Pantanal primer día.
Mañana voy a hacer dos o tres compras ya que estoy sin maleta sin nada. Jabón, repelente para mosquitos y como tengo una barba que esta creciendo me detengo donde Esteban quien le corta el pelo a un cowboy pantanero, con un acento digno de un vaquero de Nevada. Por primera vez en mi vida siento el sudor correr por mi frente y los ojos. Esteban, el peluquero, anda por los 70 años y no pierde tiempo en palabras. Mejor para mi, así se concentra en no cortarme la cara con su navaja. Salgo sin la cara ensangrentada y esto me cuesta 5 francos suizos. Ver fotos
El otro personaje que también ronda los 70 es un señor en la Plaza República que vende miniaturas de la fauna de la región, como me dice que es artesanía, yo le creo ya que a mi me servirán para mi blog.
A las 11h30 llega un coche de la Fazenda Piuval a buscarme. Pasaremos a buscar tres alemanes al aeropuerto y yo tratare de recuperar mi equipaje. Mi maleta llego el mismo día que yo pero tarde por la noche. Sorprendente rapidez para un equipaje expedido al corazón del Brasil y para el que yo tuve que tomar tres vuelos. Estoy contento.
Una hora y media mas tarde tomamos la Transpaneira y de allí por una pista de tierra muy roja alcanzamos la hacienda. La hacienda se llama Pousada Piuval. El lugar es extraordinario. Frente a las habitaciones, la piscina, y mas allá un llano muy grande donde pastan unas cien cabezas de ganado. Ver fotos
Me recibe Rosario la recepcionista y conversamos como si ya nos conociéramos de antes. Es simpática y amable. Me cuenta que Ico será mi guía durante la semana. Y que cada día tendré una excursión ( 2h30 de caballo, 2h30 de embarcación, un safari nocturno como le llaman, mas 2 horas diarias de caminata). Ico me acompañara siempre. El nació en este lugar, tiene 28 años y le gusta la fotografía. Trabaja mucho como todo el personal aqui y no tiene un salario muy alto.Hace de guía por la mañana y por la tarde y después de una ducha sirve a los clientes en el restaurante.
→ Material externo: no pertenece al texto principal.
From an optimization exercise on the open Yosys and OpenROAD flow, aimed at small area, a short achievable clock period and few clock cycles; shortcuts taken in it are not production practice.
At most, simulation tests tie the RTL to the original design; equivalence was not proved.
Function not checked in runs 1 to 4: the RTL went through the layout flow alone.
Power figures rest on the tool's default switching activity, not on a simulated workload.

$ cat flow/design.v
module hyb_encoder (
    input  wire        clk,
    input  wire        rst,
    input  wire [19:0] cfg_knee0,        
    input  wire [19:0] cfg_knee1,        
    input  wire [19:0] cfg_knee2,        
    input  wire [2:0]  cfg_log2_s,       
    input  wire [25:0] cfg_period_ns,    
    input  wire [4:0]  cfg_width,        
    input  wire        cfg_dither_en,    
    input  wire        cfg_colour_rot,   
    input  wire [1:0]  cfg_fc,           
    input  wire        in_valid,
    output reg         in_ready,
    input  wire [19:0] in_p,
    input  wire [3:0]  in_trim,          
    input  wire [1:0]  in_colour,
    input  wire        in_x0,            
    input  wire        in_y0,            
    output reg         out_valid,
    output reg  [7:0]  out_a,
    output reg  [16:0] out_h,
    output reg  [9:0]  lad_addr,         
    input  wire [19:0] lad_rdata
);
    localparam [2:0] S_IDLE   = 3'd0,    
                     S_SEARCH = 3'd1,    
                     S_DEC    = 3'd2,    
                     S_FETCH  = 3'd3,    
                     S_WAIT   = 3'd4,    
                     S_ZERO   = 3'd5;    
    wire [2:0] k_req = (cfg_log2_s == 3'd7) ? 3'd6 : cfg_log2_s;
    reg  [2:0] k_use;
    integer jx;
    always @(*) begin
        k_use = 3'd0;
        for (jx = 1; jx <= 6; jx = jx + 1)
            if (jx <= k_req && {6'd0, cfg_period_ns} >= (32'd130208 << jx))
                k_use = jx[2:0];
    end
    reg [2:0] k_r;
    reg [4:0] width_r;
    reg [1:0] fc_r;
    reg       rot_r, dith_r;
    always @(posedge clk) begin
        k_r     <= k_use;
        width_r <= (cfg_width > 5'd16) ? 5'd16 : cfg_width;
        fc_r    <= cfg_fc;
        rot_r   <= cfg_colour_rot;
        dith_r  <= cfg_dither_en;
    end
    reg [2:0]  st;
    reg        fetch_r;       
    reg [4:0]  s;             
    reg [19:0] p_r;
    reg [17:0] k_r2;          
    reg [3:0]  trim_r;
    reg [1:0]  col_r;
    reg        x0_r, y0_r;
    reg [7:0]  mp;            
    reg [7:0]  mk;            
    reg [19:0] lpa;           
    reg        lv;
    reg [7:0]  a_r;
    reg        zero_r;
    reg [3:0]  d_r;           
    reg [19:0] kc_raw;
    always @(*) begin
        case (in_colour)
            2'd0:    kc_raw = cfg_knee0;
            2'd1:    kc_raw = cfg_knee1;
            default: kc_raw = cfg_knee2;
        endcase
    end
    wire [17:0] kc_in = (kc_raw < 20'h01000) ? 18'h01000 :
                        (kc_raw > 20'h30000) ? 18'h30000 : kc_raw[17:0];
    wire        bneg0 = trim_r[1];
    wire        bone0 = trim_r[0];
    wire        btwo0 = trim_r[1] & ~trim_r[0];
    wire        bneg1 = trim_r[3] & ~(trim_r[2] & trim_r[1]);
    wire        bone1 = trim_r[2] ^ trim_r[1];
    wire        btwo1 = (trim_r[3] & ~trim_r[2] & ~trim_r[1]) | (~trim_r[3] & trim_r[2] & trim_r[1]);
    wire [19:0] bm0   = ({20{bone0}} & {2'b0, k_r2}) | ({20{btwo0}} & {1'b0, k_r2, 1'b0});
    wire [19:0] bm1   = ({20{bone1}} & {2'b0, k_r2}) | ({20{btwo1}} & {1'b0, k_r2, 1'b0});
    wire [22:0] kx    = {k_r2, 3'b0, bneg0 & bneg1, bneg0 ^ bneg1};
    wire [22:0] ky    = bneg0 ? ~{3'b0, bm0} : {3'b0, bm0};
    wire [22:0] kz    = bneg1 ? ~{1'b0, bm1, 2'b0} : {1'b0, bm1, 2'b0};
    wire [22:0] ks    = kx ^ ky ^ kz;
    wire [22:0] kcy   = {(kx[21:0] & ky[21:0]) | (kx[21:0] & kz[21:0]) | (ky[21:0] & kz[21:0]), 1'b0};
    wire [5:0]  klow  = {1'b0, ks[4:0]} + {1'b0, kcy[4:0]};
    wire [17:0] k_add = k_r2 + lpa[17:0] + {17'd0, lpa[18]};
    reg [1:0] m_dith;
    always @(*) begin
        case ({y0_r, x0_r})
            2'b00:   m_dith = 2'd0;
            2'b01:   m_dith = 2'd2;
            2'b10:   m_dith = 2'd3;
            default: m_dith = 2'd1;
        endcase
    end
    wire [1:0] cr    = rot_r ? col_r : 2'd0;
    wire [1:0] phi   = dith_r ? (m_dith + fc_r + cr) : 2'd0;
    wire [6:0] wphi  = width_r * phi;
    wire [3:0] d_w   = wphi[5:2];                           
    wire [1:0] c_w   = dith_r ? phi : 2'd2;                 
    wire        s_p   = s[0];                     
    wire [4:0]  s_m1  = s - 5'd1;
    wire [2:0]  bidx  = 3'd7 - s_m1[3:1];         
    wire [7:0]  bit_b = 8'd1 << bidx;
    wire [7:0]  mask1 = ((8'd1 << bidx) - 8'd1) >> 1;       
    wire [7:0]  m_cur = s_p ? mp : mk;
    wire [19:0] key   = s_p ? p_r : {2'b0, k_r2};
    wire        lt    = lad_rdata < key;
    wire [7:0]  m_lt  = m_cur | bit_b;
    wire [7:0]  nx0   = m_cur | mask1;
    wire [7:0]  nx1   = m_cur | bit_b | mask1;
    wire [8:0]  f0s   = {1'b0, mk} + {5'd0, d_r};
    wire [8:0]  f1s   = {1'b0, mk | 8'd1} + {5'd0, d_r};
    wire [7:0]  f0    = f0s[8] ? 8'd255 : f0s[7:0];
    wire [7:0]  f1    = f1s[8] ? 8'd255 : f1s[7:0];
    wire        g0    = f0 > mp;                  
    wire        g1    = f1 > mp;
    wire [7:0]  a0    = g0 ? f0 : mp;
    wire [7:0]  a1    = g1 ? f1 : mp;
    wire        fetch0 = g0 || !lv;
    wire        fetch1 = g1 || !lv;
    reg         dv_busy;
    reg         dv_init;
    reg  [4:0]  dv_cnt;
    reg  [19:0] dv_rem;
    reg  [19:0] dv_l;
    reg  [19:0] dv_q;
    reg  [7:0]  dv_a;
    reg  [1:0]  dv_c;
    reg  [1:0]  c_r;
    wire [21:0] sub  = {1'b0, dv_rem, 1'b0} - {2'b0, dv_l};
    wire        qb   = !sub[21];
    wire        last = dv_busy && (dv_cnt == 5'd1);
    wire        dfree = !dv_busy || last;        
    wire        hand    = (st == S_ZERO) || (st == S_DEC && !fetch_r) ||
                          (st == S_FETCH) || (st == S_WAIT);
    wire        handoff = hand && dfree;
    wire        accept  = in_ready && in_valid;
    reg [2:0] st_n;
    always @(*) begin
        st_n = st;
        case (st)
            S_SEARCH: if (s == 5'd16) st_n = S_DEC;
            S_DEC:    st_n = fetch_r ? S_FETCH : (handoff ? S_IDLE : S_WAIT);
            S_FETCH, S_WAIT, S_ZERO: if (handoff) st_n = S_IDLE; else st_n = S_WAIT;
            default: ;
        endcase
        if (accept) st_n = (in_p == 20'd0) ? S_ZERO : S_SEARCH;
    end
    wire fetch_n = (st == S_SEARCH && s == 5'd16) ? (lt ? fetch1 : fetch0) : fetch_r;
    wire busy_n  = handoff || (dv_busy && !last);
    wire cnt1_n  = handoff ? 1'b0 : (dv_cnt == 5'd2);
    wire free_n  = !busy_n || cnt1_n;
    wire [19:0] o_sum = dv_q + {17'd0, c_o, 1'b1};
    reg  [1:0]  c_o;
    reg         last_q;
    always @(posedge clk) begin
        st <= st_n;
        fetch_r <= fetch_n;
        in_ready <= (st_n == S_IDLE) ||
                    (free_n && ((st_n == S_DEC && !fetch_n) || st_n == S_FETCH ||
                                st_n == S_WAIT || st_n == S_ZERO));
        s <= s + 5'd1;
        if (st == S_SEARCH) begin
            if (s == 5'd0) begin
                k_r2     <= ks[22:5];
                lpa      <= {1'b0, klow[5], kcy[22:5]};
                lad_addr <= {col_r, 8'd127};
                c_r      <= c_w;
                d_r      <= d_w;
            end else begin
                if (s == 5'd1)
                    k_r2 <= k_add;
                if (s_p) begin
                    if (lt) mp <= m_lt;
                    else begin
                        lpa <= lad_rdata;
                        lv  <= 1'b1;
                    end
                end else begin
                    if (lt) mk <= m_lt;
                end
                if (s <= 5'd14)
                    lad_addr <= {col_r, lt ? nx1 : nx0};
                if (s == 5'd16) begin
                    a_r      <= lt ? a1 : a0;
                    lad_addr <= {col_r, lt ? a1 : a0};
                end
            end
        end
        if (st == S_FETCH)
            lpa <= lad_rdata;
        if (accept) begin
            s        <= 5'd0;
            p_r      <= in_p;
            zero_r   <= (in_p == 20'd0);
            k_r2     <= kc_in;
            trim_r   <= in_trim;
            col_r    <= in_colour;
            x0_r     <= in_x0;
            y0_r     <= in_y0;
            mp       <= 8'd0;
            mk       <= 8'd0;
            lv       <= 1'b0;
            lad_addr <= {in_colour, 8'd127};
        end
        if (dv_busy)
            dv_q <= {dv_init ? 19'd0 : dv_q[18:0], qb};
        if (handoff) begin
            dv_cnt  <= zero_r ? 5'd2 : (5'd13 + {2'd0, k_r});
            dv_init <= 1'b1;
            dv_rem  <= p_r;
            dv_l    <= zero_r ? 20'hFFFFF : (st == S_FETCH) ? lad_rdata : lpa;
            dv_a    <= zero_r ? 8'd0 : a_r;
            dv_c    <= c_r;
        end else if (dv_busy) begin
            dv_cnt  <= dv_cnt - 5'd1;
            dv_init <= 1'b0;
            dv_rem  <= qb ? sub[19:0] : {dv_rem[18:0], 1'b0};
        end
        dv_busy <= busy_n;
        last_q <= last;
        if (last) begin
            out_a <= dv_a;
            c_o   <= dv_c;
        end
        out_valid <= last_q;
        out_h     <= o_sum[19:3];
        if (rst) begin
            st        <= S_IDLE;
            dv_busy   <= 1'b0;
            last_q    <= 1'b0;
            out_valid <= 1'b0;
            in_ready  <= 1'b0;
        end
    end
endmodule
Ese mismo día hacemos un paseo de reconocimiento del lugar. Desde el punto de vista del rendimiento fotográfico nada top. En la selva hay mucha vegetación y poca luz y mi teleobjetivo consume bastante luz, el día no esta muy asoleado y no se ven muchos “bichos” como llaman ellos a los animales.
Sobre todo vemos algunos Araras azules, unos papagayos muy vistosos y ruidosos que vuelan en pares y a raras veces en bandadas. Algunos monos somnoléan en lo alto de las ramas y un coati se escapa a gran velocidad. Conversamos y nos entendemos muy bien con Ico. Ver fotos
Al final de la caminata toma una varilla, da unos toques a una rama de arbol y por milagro aparecen cientos de hormigas. Me explica que estas hormigas si pican, te inoculan una substancia toxica que produce una reaccion alergica y altas fiebres. Yo no toco, me alejo y seguimos el camino. Los mosquitos hacen su aparecida dentro de la selva ya que la tarde es calurosa. Volvemos a la Pousada.